=== Work request ===
Using the records below, give again exactly the lines from the line that contains "drt_iter0_markers: 185" through the line that contains "met4 | 119 | 1.8 | 0 | 7.92", both ends included, and only those.

□ □ □ □ □

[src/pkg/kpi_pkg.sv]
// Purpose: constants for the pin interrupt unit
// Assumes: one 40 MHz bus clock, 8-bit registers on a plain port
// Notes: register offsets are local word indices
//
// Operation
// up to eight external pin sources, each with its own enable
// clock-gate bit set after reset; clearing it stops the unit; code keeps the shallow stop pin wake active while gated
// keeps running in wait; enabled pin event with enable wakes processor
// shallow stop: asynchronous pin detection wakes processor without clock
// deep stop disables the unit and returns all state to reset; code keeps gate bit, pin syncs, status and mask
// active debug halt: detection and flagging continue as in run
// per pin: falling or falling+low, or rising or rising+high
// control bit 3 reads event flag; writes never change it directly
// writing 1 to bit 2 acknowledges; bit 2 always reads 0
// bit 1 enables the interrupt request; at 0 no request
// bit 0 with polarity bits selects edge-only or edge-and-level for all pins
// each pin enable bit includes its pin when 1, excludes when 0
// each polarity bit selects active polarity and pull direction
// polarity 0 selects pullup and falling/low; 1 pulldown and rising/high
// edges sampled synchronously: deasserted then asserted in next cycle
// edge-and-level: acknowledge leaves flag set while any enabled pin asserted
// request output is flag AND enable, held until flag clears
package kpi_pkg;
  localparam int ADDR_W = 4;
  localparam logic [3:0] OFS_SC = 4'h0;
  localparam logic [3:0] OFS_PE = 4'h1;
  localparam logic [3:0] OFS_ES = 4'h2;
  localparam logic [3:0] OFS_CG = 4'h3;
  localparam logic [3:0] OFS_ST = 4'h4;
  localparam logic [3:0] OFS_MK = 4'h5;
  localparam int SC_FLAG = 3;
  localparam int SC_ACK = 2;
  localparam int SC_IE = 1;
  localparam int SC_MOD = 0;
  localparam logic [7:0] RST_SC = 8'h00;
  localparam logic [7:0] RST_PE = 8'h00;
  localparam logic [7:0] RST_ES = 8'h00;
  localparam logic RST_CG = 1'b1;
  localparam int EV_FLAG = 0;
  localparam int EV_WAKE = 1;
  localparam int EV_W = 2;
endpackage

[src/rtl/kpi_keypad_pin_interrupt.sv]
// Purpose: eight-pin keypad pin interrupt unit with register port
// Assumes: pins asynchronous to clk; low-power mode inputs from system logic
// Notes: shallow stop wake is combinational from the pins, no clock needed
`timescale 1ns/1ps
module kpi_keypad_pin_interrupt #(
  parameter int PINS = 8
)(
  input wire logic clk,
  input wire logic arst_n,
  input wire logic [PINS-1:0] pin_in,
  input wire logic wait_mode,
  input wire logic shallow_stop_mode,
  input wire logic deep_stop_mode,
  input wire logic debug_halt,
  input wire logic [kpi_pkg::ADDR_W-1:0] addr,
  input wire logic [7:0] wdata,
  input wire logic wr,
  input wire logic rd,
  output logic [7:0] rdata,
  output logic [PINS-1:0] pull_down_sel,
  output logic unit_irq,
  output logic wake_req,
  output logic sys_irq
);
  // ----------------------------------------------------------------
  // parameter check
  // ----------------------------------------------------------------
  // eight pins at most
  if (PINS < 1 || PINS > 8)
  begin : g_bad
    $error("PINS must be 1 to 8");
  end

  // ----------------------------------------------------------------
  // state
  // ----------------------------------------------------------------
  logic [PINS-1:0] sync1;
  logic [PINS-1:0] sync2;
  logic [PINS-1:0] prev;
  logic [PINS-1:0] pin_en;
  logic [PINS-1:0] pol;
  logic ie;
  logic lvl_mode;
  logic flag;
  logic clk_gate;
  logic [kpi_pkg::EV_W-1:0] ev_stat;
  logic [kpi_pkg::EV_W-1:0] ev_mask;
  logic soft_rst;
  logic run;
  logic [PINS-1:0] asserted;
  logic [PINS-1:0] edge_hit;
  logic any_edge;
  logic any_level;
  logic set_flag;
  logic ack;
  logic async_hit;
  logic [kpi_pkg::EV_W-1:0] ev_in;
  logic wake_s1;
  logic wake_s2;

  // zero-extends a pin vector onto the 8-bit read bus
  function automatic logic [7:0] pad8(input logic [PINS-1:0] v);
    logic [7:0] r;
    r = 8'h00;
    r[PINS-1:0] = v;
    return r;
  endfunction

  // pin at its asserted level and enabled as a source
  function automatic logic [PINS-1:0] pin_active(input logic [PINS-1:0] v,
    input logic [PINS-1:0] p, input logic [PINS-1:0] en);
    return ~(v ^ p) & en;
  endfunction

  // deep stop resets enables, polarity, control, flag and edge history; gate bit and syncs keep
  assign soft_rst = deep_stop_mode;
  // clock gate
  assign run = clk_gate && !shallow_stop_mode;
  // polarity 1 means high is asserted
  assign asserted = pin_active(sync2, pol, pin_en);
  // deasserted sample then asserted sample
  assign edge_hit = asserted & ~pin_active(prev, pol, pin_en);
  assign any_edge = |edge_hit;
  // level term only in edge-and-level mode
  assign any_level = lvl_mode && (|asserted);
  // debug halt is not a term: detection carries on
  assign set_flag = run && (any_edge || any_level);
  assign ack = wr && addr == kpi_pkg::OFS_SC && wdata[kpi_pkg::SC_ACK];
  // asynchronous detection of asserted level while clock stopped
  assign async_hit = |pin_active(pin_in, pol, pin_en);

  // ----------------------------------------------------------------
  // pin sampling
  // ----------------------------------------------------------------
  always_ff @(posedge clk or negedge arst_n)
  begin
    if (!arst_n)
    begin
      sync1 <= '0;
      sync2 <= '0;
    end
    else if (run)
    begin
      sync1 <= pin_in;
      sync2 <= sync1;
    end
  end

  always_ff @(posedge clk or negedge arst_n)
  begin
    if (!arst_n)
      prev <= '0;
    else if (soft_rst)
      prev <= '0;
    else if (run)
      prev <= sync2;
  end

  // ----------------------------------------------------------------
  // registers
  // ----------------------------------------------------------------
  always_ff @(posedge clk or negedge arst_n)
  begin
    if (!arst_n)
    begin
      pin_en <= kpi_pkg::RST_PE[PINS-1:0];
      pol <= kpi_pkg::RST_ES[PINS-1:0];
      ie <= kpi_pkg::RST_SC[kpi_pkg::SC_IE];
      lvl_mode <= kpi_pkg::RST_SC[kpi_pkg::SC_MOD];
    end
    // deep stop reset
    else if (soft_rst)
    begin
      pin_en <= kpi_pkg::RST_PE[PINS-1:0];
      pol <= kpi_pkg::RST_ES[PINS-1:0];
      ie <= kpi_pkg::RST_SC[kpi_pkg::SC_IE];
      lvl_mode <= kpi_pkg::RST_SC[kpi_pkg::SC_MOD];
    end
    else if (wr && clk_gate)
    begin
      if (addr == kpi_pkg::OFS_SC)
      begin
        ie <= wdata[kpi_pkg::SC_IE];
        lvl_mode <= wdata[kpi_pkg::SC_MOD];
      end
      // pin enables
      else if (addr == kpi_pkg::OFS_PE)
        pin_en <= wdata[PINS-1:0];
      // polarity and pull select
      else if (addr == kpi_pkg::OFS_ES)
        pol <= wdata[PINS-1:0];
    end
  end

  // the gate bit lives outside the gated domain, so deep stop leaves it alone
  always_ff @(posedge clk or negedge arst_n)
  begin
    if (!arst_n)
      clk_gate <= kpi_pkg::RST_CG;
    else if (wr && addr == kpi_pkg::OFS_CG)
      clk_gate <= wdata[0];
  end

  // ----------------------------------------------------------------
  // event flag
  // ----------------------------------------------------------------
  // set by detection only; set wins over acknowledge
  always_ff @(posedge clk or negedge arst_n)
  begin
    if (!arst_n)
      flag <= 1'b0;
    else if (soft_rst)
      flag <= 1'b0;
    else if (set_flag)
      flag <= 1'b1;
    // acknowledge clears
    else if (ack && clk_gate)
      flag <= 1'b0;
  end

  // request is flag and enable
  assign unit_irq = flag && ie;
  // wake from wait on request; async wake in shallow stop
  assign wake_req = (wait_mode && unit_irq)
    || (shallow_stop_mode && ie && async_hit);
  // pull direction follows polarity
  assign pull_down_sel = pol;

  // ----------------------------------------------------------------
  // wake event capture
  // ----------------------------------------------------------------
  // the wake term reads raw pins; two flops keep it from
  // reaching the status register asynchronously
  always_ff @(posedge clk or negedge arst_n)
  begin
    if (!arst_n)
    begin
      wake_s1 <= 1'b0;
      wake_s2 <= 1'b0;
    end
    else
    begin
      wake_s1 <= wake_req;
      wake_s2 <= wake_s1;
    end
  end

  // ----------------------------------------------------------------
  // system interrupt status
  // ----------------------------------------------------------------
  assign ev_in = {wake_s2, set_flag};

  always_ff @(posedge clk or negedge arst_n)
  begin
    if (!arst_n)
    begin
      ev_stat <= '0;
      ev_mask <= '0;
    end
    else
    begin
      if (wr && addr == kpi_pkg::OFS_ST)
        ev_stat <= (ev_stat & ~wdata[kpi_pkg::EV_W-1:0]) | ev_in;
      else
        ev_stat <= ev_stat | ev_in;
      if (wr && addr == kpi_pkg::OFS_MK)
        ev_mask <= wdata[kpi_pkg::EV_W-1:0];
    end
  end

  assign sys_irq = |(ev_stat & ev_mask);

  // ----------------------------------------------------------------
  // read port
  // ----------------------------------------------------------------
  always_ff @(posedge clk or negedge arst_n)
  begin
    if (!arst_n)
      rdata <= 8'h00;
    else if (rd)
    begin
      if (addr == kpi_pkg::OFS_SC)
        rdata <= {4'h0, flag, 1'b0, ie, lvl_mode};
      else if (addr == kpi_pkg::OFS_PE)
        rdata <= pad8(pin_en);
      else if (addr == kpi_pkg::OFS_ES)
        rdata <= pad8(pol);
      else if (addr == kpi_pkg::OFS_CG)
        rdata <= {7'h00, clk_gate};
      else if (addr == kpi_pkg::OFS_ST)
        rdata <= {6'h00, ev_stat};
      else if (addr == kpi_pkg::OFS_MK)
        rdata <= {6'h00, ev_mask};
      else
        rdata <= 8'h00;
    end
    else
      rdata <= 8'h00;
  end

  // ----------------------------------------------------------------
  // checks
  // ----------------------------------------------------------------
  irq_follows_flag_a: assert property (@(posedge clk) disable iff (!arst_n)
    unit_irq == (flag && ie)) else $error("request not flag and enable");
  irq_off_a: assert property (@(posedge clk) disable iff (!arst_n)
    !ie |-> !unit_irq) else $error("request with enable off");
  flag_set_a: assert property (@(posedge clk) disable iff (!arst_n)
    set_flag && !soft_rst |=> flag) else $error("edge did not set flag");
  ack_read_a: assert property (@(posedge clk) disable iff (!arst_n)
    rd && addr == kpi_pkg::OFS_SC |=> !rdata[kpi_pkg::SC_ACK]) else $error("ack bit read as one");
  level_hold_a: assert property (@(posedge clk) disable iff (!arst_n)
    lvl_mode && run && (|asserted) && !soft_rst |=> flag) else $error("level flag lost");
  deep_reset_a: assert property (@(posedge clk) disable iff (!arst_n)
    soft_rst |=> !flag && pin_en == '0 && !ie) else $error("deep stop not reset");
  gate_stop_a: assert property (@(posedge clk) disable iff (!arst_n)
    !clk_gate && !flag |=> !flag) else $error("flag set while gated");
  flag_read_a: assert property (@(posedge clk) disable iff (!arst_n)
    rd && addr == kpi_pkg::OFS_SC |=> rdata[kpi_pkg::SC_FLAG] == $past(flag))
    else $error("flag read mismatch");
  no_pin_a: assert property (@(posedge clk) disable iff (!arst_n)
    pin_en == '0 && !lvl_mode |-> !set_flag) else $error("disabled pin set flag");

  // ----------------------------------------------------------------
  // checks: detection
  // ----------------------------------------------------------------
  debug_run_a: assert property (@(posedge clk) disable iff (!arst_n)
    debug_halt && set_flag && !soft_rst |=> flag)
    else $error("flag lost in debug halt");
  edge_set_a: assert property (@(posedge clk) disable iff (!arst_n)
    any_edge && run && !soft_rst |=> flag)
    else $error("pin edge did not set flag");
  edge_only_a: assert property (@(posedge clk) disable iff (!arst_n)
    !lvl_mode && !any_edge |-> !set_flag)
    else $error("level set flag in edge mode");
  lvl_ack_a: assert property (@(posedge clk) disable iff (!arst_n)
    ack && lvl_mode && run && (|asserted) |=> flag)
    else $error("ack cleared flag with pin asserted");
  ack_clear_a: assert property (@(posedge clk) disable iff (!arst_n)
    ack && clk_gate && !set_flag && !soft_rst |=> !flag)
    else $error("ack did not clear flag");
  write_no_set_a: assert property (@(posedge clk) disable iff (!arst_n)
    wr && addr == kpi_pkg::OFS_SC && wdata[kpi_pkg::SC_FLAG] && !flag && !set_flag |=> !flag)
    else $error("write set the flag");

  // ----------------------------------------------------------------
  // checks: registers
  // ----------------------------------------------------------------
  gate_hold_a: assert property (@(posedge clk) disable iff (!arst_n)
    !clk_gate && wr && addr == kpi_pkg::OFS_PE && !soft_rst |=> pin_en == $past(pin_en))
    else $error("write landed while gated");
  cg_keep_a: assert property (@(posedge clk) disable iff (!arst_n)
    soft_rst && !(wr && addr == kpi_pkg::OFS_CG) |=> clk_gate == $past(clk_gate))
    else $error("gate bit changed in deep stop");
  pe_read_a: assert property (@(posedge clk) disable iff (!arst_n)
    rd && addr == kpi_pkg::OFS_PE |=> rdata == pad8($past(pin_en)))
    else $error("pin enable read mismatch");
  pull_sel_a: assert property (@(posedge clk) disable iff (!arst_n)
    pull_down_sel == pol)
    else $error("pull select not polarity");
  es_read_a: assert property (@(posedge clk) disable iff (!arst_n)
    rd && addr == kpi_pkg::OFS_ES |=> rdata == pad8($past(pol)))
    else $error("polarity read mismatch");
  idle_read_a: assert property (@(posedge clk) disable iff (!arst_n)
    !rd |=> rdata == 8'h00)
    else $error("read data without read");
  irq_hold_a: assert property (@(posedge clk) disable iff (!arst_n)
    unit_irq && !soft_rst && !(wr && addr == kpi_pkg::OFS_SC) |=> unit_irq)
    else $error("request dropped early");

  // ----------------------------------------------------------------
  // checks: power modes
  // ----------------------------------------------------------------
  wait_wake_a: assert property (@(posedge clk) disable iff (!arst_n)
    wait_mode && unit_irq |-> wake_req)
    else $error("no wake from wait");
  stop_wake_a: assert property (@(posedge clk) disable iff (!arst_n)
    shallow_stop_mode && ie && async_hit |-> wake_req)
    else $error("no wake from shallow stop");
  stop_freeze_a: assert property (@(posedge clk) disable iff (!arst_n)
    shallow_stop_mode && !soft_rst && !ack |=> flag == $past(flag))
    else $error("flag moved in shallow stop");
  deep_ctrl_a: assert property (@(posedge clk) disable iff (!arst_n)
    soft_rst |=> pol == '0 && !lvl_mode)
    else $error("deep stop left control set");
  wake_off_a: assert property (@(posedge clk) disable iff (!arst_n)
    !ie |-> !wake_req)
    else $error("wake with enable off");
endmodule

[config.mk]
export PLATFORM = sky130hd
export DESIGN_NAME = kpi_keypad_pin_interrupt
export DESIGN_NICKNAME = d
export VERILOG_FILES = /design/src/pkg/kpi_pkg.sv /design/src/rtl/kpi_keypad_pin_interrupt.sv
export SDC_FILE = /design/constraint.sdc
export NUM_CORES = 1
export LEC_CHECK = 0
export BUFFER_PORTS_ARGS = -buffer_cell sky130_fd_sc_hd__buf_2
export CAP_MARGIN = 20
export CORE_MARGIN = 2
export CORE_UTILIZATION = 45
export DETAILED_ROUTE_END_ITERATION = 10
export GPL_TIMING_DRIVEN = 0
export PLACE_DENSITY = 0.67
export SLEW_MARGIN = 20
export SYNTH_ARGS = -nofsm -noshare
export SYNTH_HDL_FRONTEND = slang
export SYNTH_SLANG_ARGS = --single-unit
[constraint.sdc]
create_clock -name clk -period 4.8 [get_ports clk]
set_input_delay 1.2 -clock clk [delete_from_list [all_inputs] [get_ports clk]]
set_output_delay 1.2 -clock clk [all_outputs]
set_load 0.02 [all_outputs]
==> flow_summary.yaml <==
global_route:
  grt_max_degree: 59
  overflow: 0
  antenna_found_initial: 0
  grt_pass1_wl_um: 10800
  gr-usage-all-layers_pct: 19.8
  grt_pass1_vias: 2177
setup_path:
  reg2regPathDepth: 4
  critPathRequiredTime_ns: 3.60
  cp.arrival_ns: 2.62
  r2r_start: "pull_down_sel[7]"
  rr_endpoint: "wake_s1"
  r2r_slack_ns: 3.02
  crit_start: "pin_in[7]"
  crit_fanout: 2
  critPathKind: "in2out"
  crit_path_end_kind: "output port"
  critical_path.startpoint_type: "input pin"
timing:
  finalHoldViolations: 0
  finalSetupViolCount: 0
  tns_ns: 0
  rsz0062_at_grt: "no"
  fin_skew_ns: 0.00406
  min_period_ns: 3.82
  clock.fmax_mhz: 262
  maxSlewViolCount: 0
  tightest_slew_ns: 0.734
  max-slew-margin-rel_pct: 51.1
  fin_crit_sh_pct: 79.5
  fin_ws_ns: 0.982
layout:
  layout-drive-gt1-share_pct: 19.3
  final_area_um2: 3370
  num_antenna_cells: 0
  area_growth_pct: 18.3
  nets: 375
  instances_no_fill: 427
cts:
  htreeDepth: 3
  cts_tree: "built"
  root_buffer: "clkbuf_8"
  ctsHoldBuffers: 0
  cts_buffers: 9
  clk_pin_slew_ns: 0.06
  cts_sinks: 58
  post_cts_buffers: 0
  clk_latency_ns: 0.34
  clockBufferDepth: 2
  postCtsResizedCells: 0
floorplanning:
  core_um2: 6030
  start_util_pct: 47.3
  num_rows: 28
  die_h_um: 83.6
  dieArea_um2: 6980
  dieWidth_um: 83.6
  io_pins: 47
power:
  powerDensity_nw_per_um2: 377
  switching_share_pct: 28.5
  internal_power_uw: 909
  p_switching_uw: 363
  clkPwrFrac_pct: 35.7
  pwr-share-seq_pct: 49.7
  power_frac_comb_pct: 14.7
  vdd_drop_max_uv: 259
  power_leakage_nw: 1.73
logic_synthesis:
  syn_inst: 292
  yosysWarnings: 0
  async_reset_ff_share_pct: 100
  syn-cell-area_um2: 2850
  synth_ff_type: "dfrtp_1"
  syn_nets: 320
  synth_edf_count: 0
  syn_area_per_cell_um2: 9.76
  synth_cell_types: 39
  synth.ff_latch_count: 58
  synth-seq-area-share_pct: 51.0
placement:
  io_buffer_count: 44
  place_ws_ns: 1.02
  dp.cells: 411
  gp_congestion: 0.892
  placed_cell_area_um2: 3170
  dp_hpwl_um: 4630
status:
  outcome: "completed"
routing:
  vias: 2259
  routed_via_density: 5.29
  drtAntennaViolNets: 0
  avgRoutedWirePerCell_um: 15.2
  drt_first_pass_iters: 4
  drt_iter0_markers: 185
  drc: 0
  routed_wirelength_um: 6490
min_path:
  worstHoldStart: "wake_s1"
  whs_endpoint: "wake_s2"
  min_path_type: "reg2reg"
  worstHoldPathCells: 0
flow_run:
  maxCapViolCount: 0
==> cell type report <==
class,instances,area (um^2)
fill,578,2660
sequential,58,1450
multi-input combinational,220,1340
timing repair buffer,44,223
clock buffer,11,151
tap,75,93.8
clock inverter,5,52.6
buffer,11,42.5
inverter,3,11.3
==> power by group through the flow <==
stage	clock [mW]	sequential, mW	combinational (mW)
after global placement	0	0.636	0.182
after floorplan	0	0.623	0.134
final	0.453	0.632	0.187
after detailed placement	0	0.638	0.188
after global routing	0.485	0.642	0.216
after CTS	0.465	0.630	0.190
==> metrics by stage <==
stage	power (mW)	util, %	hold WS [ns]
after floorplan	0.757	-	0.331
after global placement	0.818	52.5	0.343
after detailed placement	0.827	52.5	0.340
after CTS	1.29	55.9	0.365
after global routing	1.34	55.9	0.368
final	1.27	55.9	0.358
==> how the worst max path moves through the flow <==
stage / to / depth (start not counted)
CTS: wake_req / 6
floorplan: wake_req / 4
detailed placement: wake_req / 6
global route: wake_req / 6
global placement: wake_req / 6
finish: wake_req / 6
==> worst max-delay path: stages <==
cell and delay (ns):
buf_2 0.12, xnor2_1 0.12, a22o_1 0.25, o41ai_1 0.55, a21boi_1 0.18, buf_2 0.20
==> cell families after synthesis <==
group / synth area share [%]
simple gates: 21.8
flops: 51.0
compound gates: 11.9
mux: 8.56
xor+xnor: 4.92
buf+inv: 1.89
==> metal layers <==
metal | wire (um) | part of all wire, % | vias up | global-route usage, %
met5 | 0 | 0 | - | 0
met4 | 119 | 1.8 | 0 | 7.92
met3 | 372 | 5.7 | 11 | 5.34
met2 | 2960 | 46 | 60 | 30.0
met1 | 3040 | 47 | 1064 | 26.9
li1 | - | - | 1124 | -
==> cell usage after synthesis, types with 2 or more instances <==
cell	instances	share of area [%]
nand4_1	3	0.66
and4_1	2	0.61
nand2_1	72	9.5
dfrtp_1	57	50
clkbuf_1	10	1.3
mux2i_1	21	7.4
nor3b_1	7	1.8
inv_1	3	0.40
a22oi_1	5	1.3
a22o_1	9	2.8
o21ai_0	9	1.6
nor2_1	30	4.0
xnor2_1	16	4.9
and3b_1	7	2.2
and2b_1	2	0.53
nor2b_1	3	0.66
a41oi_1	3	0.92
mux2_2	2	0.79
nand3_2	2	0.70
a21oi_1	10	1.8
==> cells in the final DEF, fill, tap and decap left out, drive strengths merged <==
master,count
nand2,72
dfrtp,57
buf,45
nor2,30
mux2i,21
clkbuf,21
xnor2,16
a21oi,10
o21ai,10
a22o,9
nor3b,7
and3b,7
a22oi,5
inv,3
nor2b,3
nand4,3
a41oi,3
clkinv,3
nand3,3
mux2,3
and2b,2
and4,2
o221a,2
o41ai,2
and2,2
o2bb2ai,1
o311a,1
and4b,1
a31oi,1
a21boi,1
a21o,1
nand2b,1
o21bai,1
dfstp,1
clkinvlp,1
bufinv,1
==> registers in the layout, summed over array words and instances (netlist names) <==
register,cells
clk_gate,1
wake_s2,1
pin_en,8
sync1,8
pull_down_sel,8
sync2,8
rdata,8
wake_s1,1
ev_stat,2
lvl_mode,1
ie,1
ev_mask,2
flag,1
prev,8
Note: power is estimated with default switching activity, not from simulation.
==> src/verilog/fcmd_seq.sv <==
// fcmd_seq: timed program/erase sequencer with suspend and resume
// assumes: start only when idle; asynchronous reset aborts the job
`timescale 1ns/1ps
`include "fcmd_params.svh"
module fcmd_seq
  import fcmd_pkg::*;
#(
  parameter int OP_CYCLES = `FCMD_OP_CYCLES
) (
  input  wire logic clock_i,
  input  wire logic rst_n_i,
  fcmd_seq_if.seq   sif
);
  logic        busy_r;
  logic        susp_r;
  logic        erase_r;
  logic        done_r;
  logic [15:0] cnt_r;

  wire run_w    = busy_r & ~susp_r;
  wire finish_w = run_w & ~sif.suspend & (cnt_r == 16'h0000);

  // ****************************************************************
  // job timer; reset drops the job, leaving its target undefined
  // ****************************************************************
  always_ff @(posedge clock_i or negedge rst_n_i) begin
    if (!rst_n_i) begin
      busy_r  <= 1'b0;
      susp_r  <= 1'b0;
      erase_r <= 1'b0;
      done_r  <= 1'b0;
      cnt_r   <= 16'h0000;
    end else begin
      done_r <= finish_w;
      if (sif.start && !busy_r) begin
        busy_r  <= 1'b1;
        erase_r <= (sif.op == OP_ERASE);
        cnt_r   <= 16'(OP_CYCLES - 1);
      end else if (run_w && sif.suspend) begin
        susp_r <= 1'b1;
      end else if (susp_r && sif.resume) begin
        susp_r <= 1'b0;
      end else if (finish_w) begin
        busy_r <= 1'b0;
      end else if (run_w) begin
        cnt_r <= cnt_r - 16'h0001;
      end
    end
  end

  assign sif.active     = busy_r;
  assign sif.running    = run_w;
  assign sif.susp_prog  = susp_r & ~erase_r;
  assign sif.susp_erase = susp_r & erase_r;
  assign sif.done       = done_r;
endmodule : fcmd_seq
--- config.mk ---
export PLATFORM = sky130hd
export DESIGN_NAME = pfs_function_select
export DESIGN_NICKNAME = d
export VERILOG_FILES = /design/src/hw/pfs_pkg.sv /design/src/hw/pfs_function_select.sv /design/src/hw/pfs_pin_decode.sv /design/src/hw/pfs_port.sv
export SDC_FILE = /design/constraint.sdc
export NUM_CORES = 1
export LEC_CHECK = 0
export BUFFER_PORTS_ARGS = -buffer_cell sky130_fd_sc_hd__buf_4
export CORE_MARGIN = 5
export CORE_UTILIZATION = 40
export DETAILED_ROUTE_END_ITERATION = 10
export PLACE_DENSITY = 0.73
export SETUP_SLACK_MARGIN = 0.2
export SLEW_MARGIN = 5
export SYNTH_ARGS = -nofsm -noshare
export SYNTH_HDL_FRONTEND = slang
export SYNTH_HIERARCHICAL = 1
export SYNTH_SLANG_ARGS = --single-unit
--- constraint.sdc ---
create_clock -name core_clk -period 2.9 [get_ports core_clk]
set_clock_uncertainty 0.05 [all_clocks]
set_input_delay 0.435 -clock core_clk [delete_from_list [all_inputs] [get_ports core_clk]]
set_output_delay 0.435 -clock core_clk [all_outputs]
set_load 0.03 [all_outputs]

□ □ □ □ □

=== Reply to the task ===
  drt_iter0_markers: 185
  drc: 0
  routed_wirelength_um: 6490
min_path:
  worstHoldStart: "wake_s1"
  whs_endpoint: "wake_s2"
  min_path_type: "reg2reg"
  worstHoldPathCells: 0
flow_run:
  maxCapViolCount: 0
==> cell type report <==
class,instances,area (um^2)
fill,578,2660
sequential,58,1450
multi-input combinational,220,1340
timing repair buffer,44,223
clock buffer,11,151
tap,75,93.8
clock inverter,5,52.6
buffer,11,42.5
inverter,3,11.3
==> power by group through the flow <==
stage	clock [mW]	sequential, mW	combinational (mW)
after global placement	0	0.636	0.182
after floorplan	0	0.623	0.134
final	0.453	0.632	0.187
after detailed placement	0	0.638	0.188
after global routing	0.485	0.642	0.216
after CTS	0.465	0.630	0.190
==> metrics by stage <==
stage	power (mW)	util, %	hold WS [ns]
after floorplan	0.757	-	0.331
after global placement	0.818	52.5	0.343
after detailed placement	0.827	52.5	0.340
after CTS	1.29	55.9	0.365
after global routing	1.34	55.9	0.368
final	1.27	55.9	0.358
==> how the worst max path moves through the flow <==
stage / to / depth (start not counted)
CTS: wake_req / 6
floorplan: wake_req / 4
detailed placement: wake_req / 6
global route: wake_req / 6
global placement: wake_req / 6
finish: wake_req / 6
==> worst max-delay path: stages <==
cell and delay (ns):
buf_2 0.12, xnor2_1 0.12, a22o_1 0.25, o41ai_1 0.55, a21boi_1 0.18, buf_2 0.20
==> cell families after synthesis <==
group / synth area share [%]
simple gates: 21.8
flops: 51.0
compound gates: 11.9
mux: 8.56
xor+xnor: 4.92
buf+inv: 1.89
==> metal layers <==
metal | wire (um) | part of all wire, % | vias up | global-route usage, %
met5 | 0 | 0 | - | 0
met4 | 119 | 1.8 | 0 | 7.92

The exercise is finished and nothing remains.